** Excerpted records follows **
Background: an optimization exercise with open tools, aiming at small area. Do not read the settings as production practice.
Only the layout flow was run in this run; the RTL was not checked for function there.
The clock cells of this run come from the design's own scripts or RTL, not from TritonCTS.
The flow treats the clock pin as an ideal source. Dropping or thinning the clock tree relies on that and would not hold on a real chip.
No activity file was given, so power comes from the tool's default toggle rates.

==> flow/design.v <==
module key_xd(
    input        clk,
    input        rst_n,
    input  [2:0] key_in,
    output [2:0] key_vld
);
reg  [2:0] key_in_ff0;
reg  [2:0] key_in_ff1;
reg  [9:0] cnt;
reg        flag_add;
wire       released = &key_in_ff1;
wire       add_cnt  = !flag_add && !released;
wire [9:0] cnt_nxt  = {cnt[8:0], cnt[9] ^ cnt[2]};
wire       end_cnt  = add_cnt && ~|{cnt[8:4], cnt[2:0]};
always @(posedge clk or negedge rst_n) begin
    if (!rst_n) begin
        key_in_ff0 <= 3'b111;
        key_in_ff1 <= 3'b111;
    end else begin
        key_in_ff0 <= key_in;
        key_in_ff1 <= key_in_ff0;
    end
end
always @(posedge clk or negedge rst_n) begin
    if (!rst_n)
        cnt <= 10'd9;
    else if (add_cnt)
        cnt <= {cnt_nxt[9:3], end_cnt ? ~key_in_ff1 : cnt_nxt[2:0]};
    else
        cnt <= {7'd1, 2'd0, released};    
end
always @(posedge clk or negedge rst_n) begin
    if (!rst_n)
        flag_add <= 1'b0;
    else if (end_cnt)
        flag_add <= 1'b1;
    else if (released)
        flag_add <= 1'b0;
end
assign key_vld = flag_add ? cnt[2:0] : 3'b000;
endmodule
module key_xd_seg(
    input        clk,
    input        rst_n,
    output [7:0] seg_sel,
    output [6:0] segment,
    input  [2:0] key
);
wire [2:0] key_out;
key_xd key_xd(.clk(clk), .rst_n(rst_n), .key_in(key), .key_vld(key_out));
reg  [9:0]  q0;
reg  [2:0]  q1;
wire        q0_z   = ~|{q0[8:4], q0[1:0]};
wire        q0_c   = q0_z & ~q0[2];       
wire        scan_on = ~(q0_z & ~q0[3]);   
wire [9:0]  q0_l   = {q0[8:0], q0[9] ^ q0[2]};
wire [2:0]  q1_n   = q1 + {2'd0, q0_c};
always @(posedge clk or negedge rst_n) begin
    if (!rst_n) begin
        q0 <= 10'd4;
        q1 <= 3'd0;
    end else begin
        q0 <= {q0_l[9:5], q0_l[4] & ~q0_c, q0_l[3] | q0_c, q0_l[2:0]};
        q1 <= q1_n;
    end
end
reg       key_set1;
reg [2:0] key_set2;       
reg       key_set3;
always @(posedge clk or negedge rst_n) begin
    if (!rst_n) begin
        key_set1 <= 1'b0;
        key_set2 <= 3'd5;
        key_set3 <= 1'b0;
    end else begin
        key_set1 <= key_set1 ^ key_out[0];
        key_set3 <= key_out[2];
        if (key_set1) begin
            if (key_set2 == 3'd7)
                key_set2 <= 3'd5;
            else if (key_out[1])
                key_set2 <= key_set2 - 3'd1;
        end
    end
end
wire set_inc = key_set1 & key_set3;
reg  [9:0] rr;            
reg  [5:0] s_hi;          
reg  [4:0] b_hi;          
reg        flash;
wire       rr_j   = ~|{rr[8:4], rr[2:0]};                  
wire [9:0] rr_l   = {rr[8:0], rr[9] ^ rr[2]};
wire       r_wrap = ~key_set1 & ~rr[0] & rr[1] & ~rr[2] & ~rr[3] & ~rr[4]
                  & ~rr[5] & ~rr[6] & rr[8] & ~rr[9];        
wire       tick   = r_wrap && s_hi == 6'd49;
wire       b_wrap = key_set1 && rr == q0;                    
always @(posedge clk or negedge rst_n) begin
    if (!rst_n) begin
        rr    <= 10'd772;
        s_hi  <= 6'd0;
        b_hi  <= 5'd0;
        flash <= 1'b0;
    end else begin
        if (!key_set1)
            rr <= {rr_l[9:5], rr_l[4] & ~rr_j, rr_l[3] | rr_j, rr_l[2:0]};
        if (r_wrap)
            s_hi <= tick ? 6'd0 : s_hi + 6'd1;
        if (b_wrap) begin
            b_hi  <= b_hi == 5'd19 ? 5'd0 : b_hi + 5'd1;
            flash <= flash ^ (b_hi == 5'd19);
        end
    end
end
reg [3:0] sec1;
reg [2:0] sec2;
reg [3:0] min1;
reg [2:0] min2;
reg [1:0] hou1;
reg [1:0] hou2;
wire a_s1 = tick || (set_inc && key_set2 == 3'd5);
wire e_s1 = a_s1 && sec1 == 4'd9;
wire a_s2 = e_s1 || (set_inc && key_set2 == 3'd4);
wire e_s2 = a_s2 && sec2 == 3'd5;
wire a_m1 = e_s2 || (set_inc && key_set2 == 3'd3);
wire e_m1 = a_m1 && min1 == 4'd9;
wire a_m2 = e_m1 || (set_inc && key_set2 == 3'd2);
wire e_m2 = a_m2 && min2 == 3'd5;
wire a_h1 = e_m2 || (set_inc && key_set2 == 3'd1);
wire e_h1 = a_h1 && hou2 == 2'd2 && hou1 == 2'd3;
wire a_h2 = e_h1 || (set_inc && key_set2 == 3'd0);
wire e_h2 = a_h2 && hou2 == 2'd2;
always @(posedge clk or negedge rst_n) begin
    if (!rst_n) begin
        sec1 <= 4'd0; sec2 <= 3'd0;
        min1 <= 4'd0; min2 <= 3'd0;
        hou1 <= 2'd3; hou2 <= 2'd2;
    end else begin
        if (a_s1) sec1 <= e_s1 ? 4'd0 : sec1 + 4'd1;
        if (a_s2) sec2 <= e_s2 ? 3'd0 : sec2 + 3'd1;
        if (a_m1) min1 <= e_m1 ? 4'd0 : min1 + 4'd1;
        if (a_m2) min2 <= e_m2 ? 3'd0 : min2 + 3'd1;
        if (a_h1) hou1 <= e_h1 ? 2'd0 : hou1 + 2'd1;
        if (a_h2) hou2 <= e_h2 ? 2'd0 : hou2 + 2'd1;
    end
end
reg [3:0] digit;
always @(*) begin
    case (q1_n)
    3'd0: digit = {2'd0, hou2};
    3'd1: digit = {2'd0, hou1};
    3'd2: digit = {1'd0, min2};
    3'd3: digit = min1;
    3'd4: digit = {1'd0, sec2};
    3'd5: digit = sec1;
    default: digit = 4'd0;
    endcase
end
wire blank = flash && key_set2 != 3'd7 && key_set2 == q1_n;
reg [3:0] sel;
always @(posedge clk or negedge rst_n) begin
    if (!rst_n)
        sel <= 4'd0;
    else
        sel <= blank ? 4'd10 : digit;
end
reg [6:0] seg;
always @(*) begin
    case (sel)
    4'd0: seg = 7'h01;
    4'd1: seg = 7'h4f;
    4'd2: seg = 7'h12;
    4'd3: seg = 7'h06;
    4'd4: seg = 7'h4c;
    4'd5: seg = 7'h24;
    4'd6: seg = 7'h20;
    4'd7: seg = 7'h0f;
    4'd8: seg = 7'h00;
    4'd9: seg = 7'h04;
    default: seg = 7'h7f;
    endcase
end
assign segment = seg;
assign seg_sel = scan_on ? ~(8'd1 << q1) : 8'hff;
endmodule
** End of Excerpted records **
### Problem requirements
Go through the records and count every line with the word "default"; the answer is the number alone.

### Exercise solution
3